* **SUPPLIED MATERIAL**:
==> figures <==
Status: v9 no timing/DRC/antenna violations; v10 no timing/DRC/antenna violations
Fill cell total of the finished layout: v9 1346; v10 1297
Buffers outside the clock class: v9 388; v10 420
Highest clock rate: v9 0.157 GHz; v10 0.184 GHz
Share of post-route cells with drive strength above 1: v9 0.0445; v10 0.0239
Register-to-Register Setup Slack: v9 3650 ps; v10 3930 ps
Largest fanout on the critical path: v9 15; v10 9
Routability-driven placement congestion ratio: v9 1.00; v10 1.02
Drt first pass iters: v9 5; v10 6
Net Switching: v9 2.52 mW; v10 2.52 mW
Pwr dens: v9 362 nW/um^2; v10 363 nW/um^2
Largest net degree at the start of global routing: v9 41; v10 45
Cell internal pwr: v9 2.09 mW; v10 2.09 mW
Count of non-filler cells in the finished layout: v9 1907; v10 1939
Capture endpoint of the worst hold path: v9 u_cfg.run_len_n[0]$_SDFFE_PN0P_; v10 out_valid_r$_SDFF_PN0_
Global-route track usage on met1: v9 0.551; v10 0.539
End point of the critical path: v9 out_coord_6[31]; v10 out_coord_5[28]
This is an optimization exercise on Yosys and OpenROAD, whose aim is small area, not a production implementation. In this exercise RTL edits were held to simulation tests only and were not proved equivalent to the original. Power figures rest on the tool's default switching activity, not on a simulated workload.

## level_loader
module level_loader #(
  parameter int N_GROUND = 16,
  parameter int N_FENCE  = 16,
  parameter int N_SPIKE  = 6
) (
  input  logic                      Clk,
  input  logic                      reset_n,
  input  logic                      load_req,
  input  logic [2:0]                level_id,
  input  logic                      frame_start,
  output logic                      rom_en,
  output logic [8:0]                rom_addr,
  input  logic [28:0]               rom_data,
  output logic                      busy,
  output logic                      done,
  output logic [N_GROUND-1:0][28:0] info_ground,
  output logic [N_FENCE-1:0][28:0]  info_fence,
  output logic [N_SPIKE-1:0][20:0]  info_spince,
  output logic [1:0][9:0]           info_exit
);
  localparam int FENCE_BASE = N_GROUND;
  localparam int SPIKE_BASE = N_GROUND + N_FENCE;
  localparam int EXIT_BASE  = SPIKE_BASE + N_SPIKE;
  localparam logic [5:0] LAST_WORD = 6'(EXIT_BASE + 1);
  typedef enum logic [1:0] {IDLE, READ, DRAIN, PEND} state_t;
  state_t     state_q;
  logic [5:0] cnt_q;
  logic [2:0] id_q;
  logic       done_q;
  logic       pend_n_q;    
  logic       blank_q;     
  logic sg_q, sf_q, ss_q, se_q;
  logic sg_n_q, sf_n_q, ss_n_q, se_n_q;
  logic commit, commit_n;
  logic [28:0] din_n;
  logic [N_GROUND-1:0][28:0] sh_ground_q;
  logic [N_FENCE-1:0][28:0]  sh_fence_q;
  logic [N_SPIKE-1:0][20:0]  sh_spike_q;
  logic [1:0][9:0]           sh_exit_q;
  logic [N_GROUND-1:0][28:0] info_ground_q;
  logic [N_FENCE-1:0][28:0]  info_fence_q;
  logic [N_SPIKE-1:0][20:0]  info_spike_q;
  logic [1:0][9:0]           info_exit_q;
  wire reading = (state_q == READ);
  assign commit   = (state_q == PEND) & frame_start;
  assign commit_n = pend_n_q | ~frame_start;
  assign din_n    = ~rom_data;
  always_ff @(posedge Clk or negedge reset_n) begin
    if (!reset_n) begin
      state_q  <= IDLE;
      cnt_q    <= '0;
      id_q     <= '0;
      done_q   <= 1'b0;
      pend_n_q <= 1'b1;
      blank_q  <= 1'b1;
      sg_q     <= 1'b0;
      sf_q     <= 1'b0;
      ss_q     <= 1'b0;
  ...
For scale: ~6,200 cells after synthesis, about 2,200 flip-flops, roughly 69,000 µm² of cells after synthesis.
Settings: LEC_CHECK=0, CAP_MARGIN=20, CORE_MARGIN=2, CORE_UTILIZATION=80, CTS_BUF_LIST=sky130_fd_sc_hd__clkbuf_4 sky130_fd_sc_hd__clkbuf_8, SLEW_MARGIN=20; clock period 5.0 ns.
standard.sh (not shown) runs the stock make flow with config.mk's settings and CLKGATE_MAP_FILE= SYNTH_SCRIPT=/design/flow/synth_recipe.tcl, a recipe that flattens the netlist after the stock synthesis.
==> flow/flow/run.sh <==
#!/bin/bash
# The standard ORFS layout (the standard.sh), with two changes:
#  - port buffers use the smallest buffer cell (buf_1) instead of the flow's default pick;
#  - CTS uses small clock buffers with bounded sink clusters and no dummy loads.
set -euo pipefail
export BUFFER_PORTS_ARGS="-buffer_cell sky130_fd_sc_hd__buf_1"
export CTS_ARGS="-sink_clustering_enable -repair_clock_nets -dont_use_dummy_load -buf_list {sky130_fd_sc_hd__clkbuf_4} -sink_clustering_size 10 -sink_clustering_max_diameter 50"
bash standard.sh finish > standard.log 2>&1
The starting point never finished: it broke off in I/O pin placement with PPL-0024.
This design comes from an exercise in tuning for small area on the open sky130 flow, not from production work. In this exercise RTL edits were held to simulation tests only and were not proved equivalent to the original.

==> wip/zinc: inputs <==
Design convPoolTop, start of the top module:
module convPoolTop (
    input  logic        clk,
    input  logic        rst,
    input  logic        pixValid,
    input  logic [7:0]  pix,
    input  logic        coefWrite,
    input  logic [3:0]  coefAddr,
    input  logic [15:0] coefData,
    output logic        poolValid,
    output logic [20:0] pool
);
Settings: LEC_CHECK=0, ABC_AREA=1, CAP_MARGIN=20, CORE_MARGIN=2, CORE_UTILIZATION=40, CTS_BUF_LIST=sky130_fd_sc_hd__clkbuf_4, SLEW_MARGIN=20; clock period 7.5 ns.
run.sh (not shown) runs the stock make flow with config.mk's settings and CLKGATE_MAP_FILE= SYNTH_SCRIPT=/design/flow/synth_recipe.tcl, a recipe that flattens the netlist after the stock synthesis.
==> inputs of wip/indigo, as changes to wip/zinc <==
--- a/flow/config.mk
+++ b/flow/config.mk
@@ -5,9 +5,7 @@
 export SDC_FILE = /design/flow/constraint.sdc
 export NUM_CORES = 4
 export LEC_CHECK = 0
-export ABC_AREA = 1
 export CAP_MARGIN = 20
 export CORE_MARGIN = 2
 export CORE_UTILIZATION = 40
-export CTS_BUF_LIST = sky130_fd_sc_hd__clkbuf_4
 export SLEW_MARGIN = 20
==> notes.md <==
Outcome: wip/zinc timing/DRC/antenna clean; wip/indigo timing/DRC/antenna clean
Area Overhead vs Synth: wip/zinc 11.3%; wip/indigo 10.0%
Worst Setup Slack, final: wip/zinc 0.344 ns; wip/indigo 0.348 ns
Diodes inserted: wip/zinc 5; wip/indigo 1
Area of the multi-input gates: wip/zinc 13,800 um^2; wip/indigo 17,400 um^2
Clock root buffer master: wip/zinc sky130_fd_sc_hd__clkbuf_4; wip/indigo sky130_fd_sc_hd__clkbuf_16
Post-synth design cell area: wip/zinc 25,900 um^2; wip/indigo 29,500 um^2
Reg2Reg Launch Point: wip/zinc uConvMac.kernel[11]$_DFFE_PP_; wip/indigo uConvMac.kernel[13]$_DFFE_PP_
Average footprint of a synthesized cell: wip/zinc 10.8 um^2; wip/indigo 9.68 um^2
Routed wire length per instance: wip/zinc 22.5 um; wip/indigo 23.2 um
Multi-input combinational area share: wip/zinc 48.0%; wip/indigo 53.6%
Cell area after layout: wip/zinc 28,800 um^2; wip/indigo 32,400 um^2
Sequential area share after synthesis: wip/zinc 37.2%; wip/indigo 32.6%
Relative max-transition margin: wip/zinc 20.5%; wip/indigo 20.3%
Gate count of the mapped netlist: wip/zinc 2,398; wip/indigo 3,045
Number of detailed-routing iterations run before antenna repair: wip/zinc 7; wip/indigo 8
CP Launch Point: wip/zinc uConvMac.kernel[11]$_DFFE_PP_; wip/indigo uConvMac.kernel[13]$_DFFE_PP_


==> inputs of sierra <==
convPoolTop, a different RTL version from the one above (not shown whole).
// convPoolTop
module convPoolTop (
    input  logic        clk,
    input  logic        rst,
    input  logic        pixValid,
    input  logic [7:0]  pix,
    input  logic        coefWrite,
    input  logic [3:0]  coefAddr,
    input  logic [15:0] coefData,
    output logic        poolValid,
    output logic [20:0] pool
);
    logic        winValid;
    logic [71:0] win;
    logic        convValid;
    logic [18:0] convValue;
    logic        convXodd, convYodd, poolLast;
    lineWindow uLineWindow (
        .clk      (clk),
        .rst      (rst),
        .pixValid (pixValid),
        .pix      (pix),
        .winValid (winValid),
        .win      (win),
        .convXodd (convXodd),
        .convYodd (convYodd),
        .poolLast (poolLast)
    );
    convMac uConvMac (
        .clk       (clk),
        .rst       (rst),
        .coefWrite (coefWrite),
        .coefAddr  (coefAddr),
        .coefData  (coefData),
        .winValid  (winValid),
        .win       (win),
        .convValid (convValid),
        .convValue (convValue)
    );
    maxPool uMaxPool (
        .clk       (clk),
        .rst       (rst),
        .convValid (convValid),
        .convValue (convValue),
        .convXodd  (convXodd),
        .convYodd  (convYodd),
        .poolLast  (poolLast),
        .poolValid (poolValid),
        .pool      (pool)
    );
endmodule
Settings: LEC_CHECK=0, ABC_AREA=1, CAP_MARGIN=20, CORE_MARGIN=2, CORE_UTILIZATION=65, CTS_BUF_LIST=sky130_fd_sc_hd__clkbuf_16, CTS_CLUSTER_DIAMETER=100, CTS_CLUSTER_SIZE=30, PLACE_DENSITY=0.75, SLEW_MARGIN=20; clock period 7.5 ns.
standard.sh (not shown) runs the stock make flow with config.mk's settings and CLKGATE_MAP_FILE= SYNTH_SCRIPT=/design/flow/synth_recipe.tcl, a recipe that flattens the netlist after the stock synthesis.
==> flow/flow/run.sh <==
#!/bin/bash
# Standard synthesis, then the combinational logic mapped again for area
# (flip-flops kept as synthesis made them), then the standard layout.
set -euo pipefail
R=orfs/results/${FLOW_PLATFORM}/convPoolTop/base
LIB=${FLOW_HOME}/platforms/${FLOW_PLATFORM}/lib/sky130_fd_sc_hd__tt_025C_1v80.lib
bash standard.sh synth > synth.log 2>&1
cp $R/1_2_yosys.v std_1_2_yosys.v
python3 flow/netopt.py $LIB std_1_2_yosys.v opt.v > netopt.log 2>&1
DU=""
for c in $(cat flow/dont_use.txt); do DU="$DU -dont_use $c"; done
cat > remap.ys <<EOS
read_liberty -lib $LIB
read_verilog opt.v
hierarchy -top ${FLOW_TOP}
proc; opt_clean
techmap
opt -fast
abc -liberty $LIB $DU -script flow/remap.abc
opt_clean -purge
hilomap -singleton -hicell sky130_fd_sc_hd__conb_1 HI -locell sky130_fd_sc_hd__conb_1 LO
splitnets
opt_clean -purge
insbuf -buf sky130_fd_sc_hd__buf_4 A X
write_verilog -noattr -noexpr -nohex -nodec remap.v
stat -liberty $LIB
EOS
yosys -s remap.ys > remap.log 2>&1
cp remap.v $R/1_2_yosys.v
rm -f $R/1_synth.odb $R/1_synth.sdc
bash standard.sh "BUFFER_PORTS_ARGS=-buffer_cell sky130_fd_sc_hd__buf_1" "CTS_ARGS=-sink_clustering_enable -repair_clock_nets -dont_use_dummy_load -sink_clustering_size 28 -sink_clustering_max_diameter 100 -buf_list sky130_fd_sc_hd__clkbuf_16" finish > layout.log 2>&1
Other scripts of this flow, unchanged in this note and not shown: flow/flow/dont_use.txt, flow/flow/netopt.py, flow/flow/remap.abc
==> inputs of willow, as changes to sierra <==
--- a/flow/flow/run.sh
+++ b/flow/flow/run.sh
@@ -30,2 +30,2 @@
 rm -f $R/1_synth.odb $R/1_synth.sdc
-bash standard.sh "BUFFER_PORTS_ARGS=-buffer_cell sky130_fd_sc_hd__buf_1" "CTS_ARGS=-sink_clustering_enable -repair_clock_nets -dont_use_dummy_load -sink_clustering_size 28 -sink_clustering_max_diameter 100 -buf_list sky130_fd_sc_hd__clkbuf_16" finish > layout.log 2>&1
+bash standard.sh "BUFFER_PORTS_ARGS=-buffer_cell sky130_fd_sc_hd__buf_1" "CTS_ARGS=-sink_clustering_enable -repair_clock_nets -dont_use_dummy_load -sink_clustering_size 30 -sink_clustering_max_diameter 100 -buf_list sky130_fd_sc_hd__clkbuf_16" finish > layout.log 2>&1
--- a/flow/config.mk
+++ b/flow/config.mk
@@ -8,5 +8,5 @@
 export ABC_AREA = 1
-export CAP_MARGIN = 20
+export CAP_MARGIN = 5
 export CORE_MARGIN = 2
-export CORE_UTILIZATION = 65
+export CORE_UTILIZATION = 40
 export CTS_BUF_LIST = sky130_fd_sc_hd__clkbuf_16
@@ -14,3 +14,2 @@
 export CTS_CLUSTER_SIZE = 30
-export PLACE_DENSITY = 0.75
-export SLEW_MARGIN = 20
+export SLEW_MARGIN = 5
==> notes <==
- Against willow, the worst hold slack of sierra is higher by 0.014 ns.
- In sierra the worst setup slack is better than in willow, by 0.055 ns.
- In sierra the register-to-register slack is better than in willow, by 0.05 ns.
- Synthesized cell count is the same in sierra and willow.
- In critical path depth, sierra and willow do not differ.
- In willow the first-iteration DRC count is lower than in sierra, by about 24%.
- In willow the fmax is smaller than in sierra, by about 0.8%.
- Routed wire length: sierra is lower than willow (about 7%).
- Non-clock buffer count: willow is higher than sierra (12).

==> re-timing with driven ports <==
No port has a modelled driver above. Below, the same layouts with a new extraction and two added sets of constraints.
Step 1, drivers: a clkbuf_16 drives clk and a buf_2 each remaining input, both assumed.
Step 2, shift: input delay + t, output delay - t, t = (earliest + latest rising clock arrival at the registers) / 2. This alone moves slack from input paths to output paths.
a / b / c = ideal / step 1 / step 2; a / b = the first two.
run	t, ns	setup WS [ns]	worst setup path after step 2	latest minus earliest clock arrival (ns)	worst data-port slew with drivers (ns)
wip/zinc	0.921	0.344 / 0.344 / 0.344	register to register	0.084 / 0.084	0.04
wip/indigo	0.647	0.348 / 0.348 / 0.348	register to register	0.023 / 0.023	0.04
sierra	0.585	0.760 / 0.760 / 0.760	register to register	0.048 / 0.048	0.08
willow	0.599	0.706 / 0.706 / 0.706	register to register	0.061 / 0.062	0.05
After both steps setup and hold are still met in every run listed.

* **WHAT YOU WILL DO**: Please go over the data above and copy each line with "length" in it.

* **ANSWER BOX**:
Routed wire length per instance: wip/zinc 22.5 um; wip/indigo 23.2 um
- Routed wire length: sierra is lower than willow (about 7%).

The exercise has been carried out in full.